Un projet de loi organique pour l’équité et l’égalité des genres doit être présenté et discuté par l’Assemblée Nationale de la république Bolivarienne du Venezuela. De l'agence Fides :
“L’avenir de notre société dépend du respect et de la protection qui est garantie au mariage et à la famille, aux institutions considérées fondamentales dans tous les pays”, affirment les évêques du Venezuela dans un communiqué diffusé au terme de l’Assemblée Plénière, dans lequel ils manifestent leur désir de participer au débat suscité par le projet de loi organique pour l’équité et l’égalité des genres, présenté et discuté par l’Assemblée Nationale de la république Bolivarienne du Venezuela, “pour illuminer le thème délicat des valeurs et des principes de la foi chrétienne”.

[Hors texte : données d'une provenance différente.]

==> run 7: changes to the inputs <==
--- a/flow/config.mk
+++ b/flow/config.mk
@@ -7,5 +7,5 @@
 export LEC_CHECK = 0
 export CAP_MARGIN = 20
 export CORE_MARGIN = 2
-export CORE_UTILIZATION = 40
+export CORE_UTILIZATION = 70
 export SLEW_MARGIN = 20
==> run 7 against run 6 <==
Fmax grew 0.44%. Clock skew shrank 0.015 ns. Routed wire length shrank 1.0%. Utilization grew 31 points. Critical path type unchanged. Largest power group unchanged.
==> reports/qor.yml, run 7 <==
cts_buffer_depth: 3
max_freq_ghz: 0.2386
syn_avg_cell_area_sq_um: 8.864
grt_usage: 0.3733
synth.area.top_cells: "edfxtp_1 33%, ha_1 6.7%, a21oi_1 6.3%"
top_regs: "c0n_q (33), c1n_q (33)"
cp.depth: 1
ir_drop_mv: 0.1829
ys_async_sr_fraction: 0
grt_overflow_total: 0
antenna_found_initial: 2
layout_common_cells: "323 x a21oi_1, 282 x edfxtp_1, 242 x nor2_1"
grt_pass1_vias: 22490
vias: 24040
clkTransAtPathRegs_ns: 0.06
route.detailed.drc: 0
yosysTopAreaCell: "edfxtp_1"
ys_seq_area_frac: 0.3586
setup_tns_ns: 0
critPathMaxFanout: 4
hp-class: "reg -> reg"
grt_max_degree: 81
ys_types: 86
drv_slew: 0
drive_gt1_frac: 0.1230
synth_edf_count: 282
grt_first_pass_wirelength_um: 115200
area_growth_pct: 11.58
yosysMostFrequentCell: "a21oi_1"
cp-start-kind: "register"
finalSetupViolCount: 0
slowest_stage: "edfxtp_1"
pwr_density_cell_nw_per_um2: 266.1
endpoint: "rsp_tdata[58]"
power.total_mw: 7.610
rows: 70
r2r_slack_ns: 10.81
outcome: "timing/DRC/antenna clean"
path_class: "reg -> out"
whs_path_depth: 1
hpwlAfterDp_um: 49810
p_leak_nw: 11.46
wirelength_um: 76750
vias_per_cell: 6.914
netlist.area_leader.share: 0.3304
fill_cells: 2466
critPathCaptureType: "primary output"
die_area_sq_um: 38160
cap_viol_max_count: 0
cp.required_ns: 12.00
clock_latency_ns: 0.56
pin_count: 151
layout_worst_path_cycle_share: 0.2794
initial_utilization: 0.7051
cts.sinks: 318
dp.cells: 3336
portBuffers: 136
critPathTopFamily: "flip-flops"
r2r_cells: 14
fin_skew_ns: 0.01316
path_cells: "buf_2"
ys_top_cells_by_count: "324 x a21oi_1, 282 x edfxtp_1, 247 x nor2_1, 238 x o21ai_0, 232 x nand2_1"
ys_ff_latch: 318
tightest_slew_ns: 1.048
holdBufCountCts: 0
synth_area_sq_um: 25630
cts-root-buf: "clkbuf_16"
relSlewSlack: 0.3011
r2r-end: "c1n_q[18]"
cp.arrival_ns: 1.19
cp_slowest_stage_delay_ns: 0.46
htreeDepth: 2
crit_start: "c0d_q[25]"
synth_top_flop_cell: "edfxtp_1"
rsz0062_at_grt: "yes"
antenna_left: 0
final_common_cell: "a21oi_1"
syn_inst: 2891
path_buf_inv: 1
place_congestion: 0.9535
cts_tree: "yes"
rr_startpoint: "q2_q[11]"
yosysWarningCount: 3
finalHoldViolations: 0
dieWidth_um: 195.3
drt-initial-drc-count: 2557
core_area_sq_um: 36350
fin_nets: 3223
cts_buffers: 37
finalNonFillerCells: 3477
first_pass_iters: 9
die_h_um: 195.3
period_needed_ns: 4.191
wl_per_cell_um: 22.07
Context: an optimization exercise on an open-source flow, tuned for small area. The choices shown serve that exercise and are no tape-out recipe.
Where RTL was checked, it was by simulation tests only, not by an equivalence proof against the original.
Power is estimated from default activity; no workload was simulated.

## job 104
## checksum_packet_sync_top
module checksum_packet_sync_top #(
  parameter int unsigned WORDS_PER_PACKET = 6
) (
  input  wire logic                        clk_i,
  input  wire logic                        rst_ni,
  input  wire logic                        in_valid_i,
  output logic                             in_stall_o,
  input  wire logic [cps_pkg::BYTE_W-1:0]  in_byte_i,
  output logic                             out_valid_o,
  input  wire logic                        out_stall_i,
  output logic [cps_pkg::WORD_W-1:0]       word_0_o,
  output logic [cps_pkg::WORD_W-1:0]       word_1_o,
  output logic [cps_pkg::WORD_W-1:0]       word_2_o,
  output logic [cps_pkg::WORD_W-1:0]       word_3_o,
  output logic [cps_pkg::WORD_W-1:0]       word_4_o
);
  localparam int unsigned KEEP = 23;
  logic [KEEP-1:0][7:0] win_q;
  logic                 out_valid_q;
  logic [4:0]           fill_q;       
  logic [3:0]           k_q;
  logic                 ok1_q, ok2_q, ok3_q;
  logic                 in_xfer;
  logic [11:0]          sm1, sm2, sm3, sm4, sm5, cy1, cy2, cy3, cy4, cy5;
  logic [11:0]          na, nb;       
  logic [7:0]           want;         
  logic [8:0]           t_zero, t_want;
  logic [3:0]           n_hi, k_d;
  logic                 zero, match, full, hit;
  function automatic logic [23:0] csa(input logic [11:0] x, input logic [11:0] y,
                                      input logic [11:0] z);
    logic [11:0] maj;
    maj = (x & y) | (z & (x ^ y));
    csa = {maj[10:0], 1'b0, x ^ y ^ z};
  endfunction
  function automatic logic [8:0] low_is(input logic [7:0] a, input logic [7:0] b,
                                        input logic [7:0] t);
    logic [7:0] kill;   
    logic [7:0] bad;
    kill   = (a & b) | ((a | b) & ~t);
    bad    = a ^ b ^ t ^ {kill[6:0], 1'b1};
    low_is = {kill[7], bad};
  endfunction
  assign in_stall_o  = out_valid_q & out_stall_i;
  assign in_xfer     = in_valid_i & ~in_stall_o;
  assign out_valid_o = out_valid_q;
  always_comb begin
    {nb, na} = {12'b0, {4'b0, win_q[3]} + {2'b0, win_q[3], 2'b0} + {2'b0, win_q[7], 2'b0}
             + {4'b0, win_q[11]} + {3'b0, win_q[11], 1'b0} + {3'b0, win_q[15], 1'b0}
             + {4'b0, win_q[19]} + {4'b0, ~in_byte_i}};
    want   = 8'd0 - {4'b0, k_q};
    t_zero = low_is(na[7:0], nb[7:0], 8'd0);
    t_want = low_is(na[7:0], nb[7:0], want);
    zero   = (t_zero[7:0] == 8'd0);
  ...
==> module checksum_packet_sync_top, before the edit <==
module checksum_packet_sync_top #(
  parameter int unsigned WORDS_PER_PACKET = 6
) (
  input  wire logic                        clk_i,
  input  wire logic                        rst_ni,
  input  wire logic                        in_valid_i,
  output logic                             in_stall_o,
  input  wire logic [cps_pkg::BYTE_W-1:0]  in_byte_i,
  output logic                             out_valid_o,
  input  wire logic                        out_stall_i,
  output logic [cps_pkg::WORD_W-1:0]       word_0_o,
  output logic [cps_pkg::WORD_W-1:0]       word_1_o,
  output logic [cps_pkg::WORD_W-1:0]       word_2_o,
  output logic [cps_pkg::WORD_W-1:0]       word_3_o,
  output logic [cps_pkg::WORD_W-1:0]       word_4_o
);
  localparam int unsigned KEEP = 23;
  logic [KEEP-1:0][7:0] win_q;
  logic                 out_valid_q;
  logic [4:0]           fill_q;       
  logic [3:0]           k_q;
  logic                 ok1_q, ok2_q, ok3_q;
  logic                 in_xfer;
  logic [11:0]          sm1, sm2, sm3, sm4, sm5, cy1, cy2, cy3, cy4, cy5;
  logic [11:0]          na, nb;       
  logic [7:0]           want;         
  logic [8:0]           t_zero, t_want;
  logic [3:0]           n_hi, k_d;
  logic                 zero, match, full, hit;
  function automatic logic [23:0] csa(input logic [11:0] x, input logic [11:0] y,
                                      input logic [11:0] z);
    logic [11:0] maj;
    maj = (x & y) | (z & (x ^ y));
    csa = {maj[10:0], 1'b0, x ^ y ^ z};
  endfunction
  function automatic logic [8:0] low_is(input logic [7:0] a, input logic [7:0] b,
                                        input logic [7:0] t);
    logic [7:0] kill;   
    logic [7:0] bad;
    kill   = (a & b) | ((a | b) & ~t);
    bad    = a ^ b ^ t ^ {kill[6:0], 1'b1};
    low_is = {kill[7], bad};
  endfunction
  assign in_stall_o  = out_valid_q & out_stall_i;
  assign in_xfer     = in_valid_i & ~in_stall_o;
  assign out_valid_o = out_valid_q;
  always_comb begin
    {nb, na} = {12'b0, {4'b0, win_q[3]} + {2'b0, win_q[3], 2'b0} + {2'b0, win_q[7], 2'b0}
             + {4'b0, win_q[11]} + {3'b0, win_q[11], 1'b0} + {3'b0, win_q[15], 1'b0}
             + {4'b0, win_q[19]} + {4'b0, ~in_byte_i}};
    want   = 8'd0 - {4'b0, k_q};
    t_zero = low_is(na[7:0], nb[7:0], 8'd0);
    t_want = low_is(na[7:0], nb[7:0], want);
    zero   = (t_zero[7:0] == 8'd0);
    match  = (t_want[7:0] == 8'd0);
    n_hi   = na[11:8] + nb[11:8] + {3'b0, zero ? t_zero[8] : t_want[8]};
    k_d    = n_hi - {3'b0, zero};
    full   = (fill_q == 5'd23);
    hit    = full && ok3_q && match;
  end
  always_ff @(posedge clk_i or negedge rst_ni) begin
    if (!rst_ni) begin
      out_valid_q <= 1'b0;
      fill_q      <= '0;
    end else begin
      out_valid_q <= (in_xfer && hit) || in_stall_o;
      if (in_xfer) begin
        if (hit)        fill_q <= '0;
        else if (!full) fill_q <= fill_q + 5'd1;
      end
    end
  end
  always_ff @(posedge clk_i) begin
    if (in_xfer) begin
      k_q   <= k_d;
      ok1_q <= zero;
      ok2_q <= ok1_q && match;
      ok3_q <= ok2_q && match;
    end
    if (in_xfer && !hit) begin
      win_q <= {in_byte_i, win_q[KEEP-1:1]};
    end
  end
  assign word_0_o = {win_q[3],  win_q[2],  win_q[1],  win_q[0]};
  assign word_1_o = {win_q[7],  win_q[6],  win_q[5],  win_q[4]};
  assign word_2_o = {win_q[11], win_q[10], win_q[9],  win_q[8]};
  assign word_3_o = {win_q[15], win_q[14], win_q[13], win_q[12]};
  assign word_4_o = {win_q[19], win_q[18], win_q[17], win_q[16]};
endmodule
==> flow/config.mk <==
export PLATFORM = sky130hd
export DESIGN_NAME = checksum_packet_sync_top
export DESIGN_NICKNAME = checksum_packet_sync_top
export VERILOG_FILES = /design/flow/design.v
export SDC_FILE = /design/flow/constraint.sdc
export NUM_CORES = 4
export LEC_CHECK = 0
export ABC_AREA = 1
export CAP_MARGIN = 20
export CORE_MARGIN = 2
export CORE_UTILIZATION = 85
export CTS_BUF_LIST = sky130_fd_sc_hd__clkbuf_8
export CTS_CLUSTER_DIAMETER = 60
export CTS_CLUSTER_SIZE = 20
export SLEW_MARGIN = 20
==> flow/constraint.sdc <==
create_clock -name core_clock -period 6.0 [get_ports {clk_i}]
set_input_delay 1.2000 -clock core_clock [delete_from_list [all_inputs] [get_ports {clk_i}]]
set_output_delay 1.2000 -clock core_clock [all_outputs]
set_load 0.01 [all_outputs]
standard.sh (not shown) runs the stock make flow with config.mk's settings and CLKGATE_MAP_FILE= SYNTH_SCRIPT=/design/flow/synth_recipe.tcl, a recipe that flattens the netlist after the stock synthesis.
==> flow/flow/run.sh <==
#!/bin/bash
# The standard synthesis, then the standard layout steps with three changes:
#  - port buffers made from the smallest buffer cell (every port still gets one);
#  - the largest buffers and inverters kept out of placement and timing repair;
#  - clock tree synthesis without dummy loads.
# Each step's output goes to a log of its own here; ORFS's own logs are under orfs/logs.
set -euo pipefail
bash standard.sh synth > synth.log 2>&1
plat=$(sed -n '/^export DONT_USE_CELLS/,/^#/p' "$FLOW_HOME/platforms/sky130hd/config.mk" \
  | grep -o 'sky130_fd_sc_hd__[a-z0-9_]*' | tr '\n' ' ')
big="sky130_fd_sc_hd__buf_12 sky130_fd_sc_hd__buf_16 sky130_fd_sc_hd__buf_8 sky130_fd_sc_hd__buf_6
  sky130_fd_sc_hd__bufinv_8 sky130_fd_sc_hd__bufinv_16 sky130_fd_sc_hd__inv_6 sky130_fd_sc_hd__inv_8
  sky130_fd_sc_hd__inv_12 sky130_fd_sc_hd__inv_16 sky130_fd_sc_hd__clkinv_8 sky130_fd_sc_hd__clkinv_16
  sky130_fd_sc_hd__clkbuf_16"
cts="-sink_clustering_enable -repair_clock_nets -sink_clustering_size 20"
cts="$cts -sink_clustering_max_diameter 60 -buf_list sky130_fd_sc_hd__clkbuf_8 -dont_use_dummy_load"
bash standard.sh "DONT_USE_CELLS=$plat $(echo $big)" \
  BUFFER_PORTS_ARGS="-buffer_cell sky130_fd_sc_hd__buf_1" CTS_ARGS="$cts" finish > layout.log 2>&1
> inputs changed (job 104 -> job 105)
-- flow/design.v --
<<< job 104, line 58
  assign out_valid_o = out_valid_q;
  always_comb begin
    {nb, na} = {12'b0, {4'b0, win_q[3]} + {2'b0, win_q[3], 2'b0} + {2'b0, win_q[7], 2'b0}
             + {4'b0, win_q[11]} + {3'b0, win_q[11], 1'b0} + {3'b0, win_q[15], 1'b0}
             + {4'b0, win_q[19]} + {4'b0, ~in_byte_i}};
    want   = 8'd0 - {4'b0, k_q};
    t_zero = low_is(na[7:0], nb[7:0], 8'd0);
>>> job 105, line 58
  assign out_valid_o = out_valid_q;
  always_comb begin
    {cy1, sm1} = csa({4'b0, win_q[3]}, {2'b0, win_q[3], 2'b0}, {2'b0, win_q[7], 2'b0});
    {cy2, sm2} = csa({4'b0, win_q[11]}, {3'b0, win_q[11], 1'b0}, {3'b0, win_q[15], 1'b0});
    {cy3, sm3} = csa(sm1, cy1, sm2);
    {cy4, sm4} = csa(cy2, {4'b0, win_q[19]}, {4'b0, ~in_byte_i});
    {cy5, sm5} = csa(sm3, cy3, sm4);
    {nb, na}   = csa(sm5, cy5, cy4);
    want   = 8'd0 - {4'b0, k_q};
    t_zero = low_is(na[7:0], nb[7:0], 8'd0);
--- outcome ---
Job 105 | status: complete | timing, DRC, antenna: pass
Delta (job 105 minus job 104): synthesized area flat, sequential power flat.
Area of the multi-input gates: job 104 and job 105 compared, higher one is job 104
The number of multi-input combinational cells in job 105 is 0.848 times that in job 104.
From job 104 to job 105 the numbers moved as follows: cell area after placement stayed essentially flat; first-pass GRT wire length fell by 8.5%; die area stayed essentially flat.
| summed area of non-filler cells in the final layout | job 104 vs job 105 | ≈ equal |
Per the comparison of job 105 with job 104, highest attainable clock frequency went up by 4.7%; logic gate share of total power went down by 6.5 points; met1 wire length went down by 3.9%; count of different cell masters after synthesis went down by 4.3%.
No functional check of the RTL was part of job 104.

afterwards: timing with drivers on the ports:
The results above use ideal ports. As a check the final layouts listed here were re-extracted and re-timed, cells and wires unchanged. Step 1 assumes that a clkbuf_16 drives the clock port and a buf_2 every other input. Step 2 moves the port delays by t, midway between the first and last clock arrival at a register: inputs arrive t later, outputs are due t later. That takes back most of the time a late clock gives input paths. Three values: no drivers, after step 1, after step 2; two values: the first two.
| run | t (ns) | setup slack, ns | latest minus earliest clock arrival (ns) |
|---|---|---|---|
| job 104 | 0.503 | 0.273 / 0.273 / -0.044 | 0.045 / 0.046 |
| job 105 | 0.483 | 0.530 / 0.530 / 0.297 | 0.027 / 0.028 |
With both steps, setup timing fails in job 104, where it was met with ideal ports. For job 104, which loses most, drivers alone change the setup slack by 0.000 ns; drivers and shift together by -0.317 ns.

Même si le projet de loi, expliquent les évêques, “expose parmi ses objectifs, ceux de développer les principes d’égalité et de solidarité et de fortifier le respect des droits de l’homme pour tous”, il y a cependant des raisons pour affirmer qu’“on commet de graves violations et des dégâts irréparables à des droits et des structures fondamentaux de la société vénézuélienne, reconnus et garantis dans notre texte constitutionnel”. La proposition de loi constitue également une attaque supplémentaire contre le mariage et la famille, qui souffrent déjà “à cause de la désorientation économique, sociale et morale et par l’impact dune culture hédoniste qui attente à sa structure sociale et juridique”.
Pour le évêques, le nouveau projet législatif “attente gravement aux droits gardés et protégés par notre Constitution Nationale… légitimant des unions entre deux personnes de même sexe, leur donnant les mêmes effets juridiques et patrimoniaux que ceux du mariage”. De plus, “il ignore la protection constitutionnelle au droit à l’inviolabilité de la vie humaine, autant avec les moyens contraceptifs qu’avec l’avortement”.“Quand l’institution du mariage et de la famille, qui sont les piliers d’une société, sont menacés par des institutions sociales, économiques, idéologiques ou juridiques – continue le texte -, les différentes institutions de la société doivent se mettre en mouvement pour les défendre”.


Berg
On veut défendre la famille, on veut défendre la vie, on veut défendre les biens de l’Eglise etc. etc. etc.
Mais on ne veut pas défendre le règne social du Christ ! Plus personne n’en parle !!!
C’est une illusion que de penser qu’on va encore pouvoir manger les fruits, quand on a laissé mourir l’arbre.
Nous n’avons pas voulu défendre le règne du Christ ? Eh bien nous en aurons les conséquences : nous allons TOUT perdre.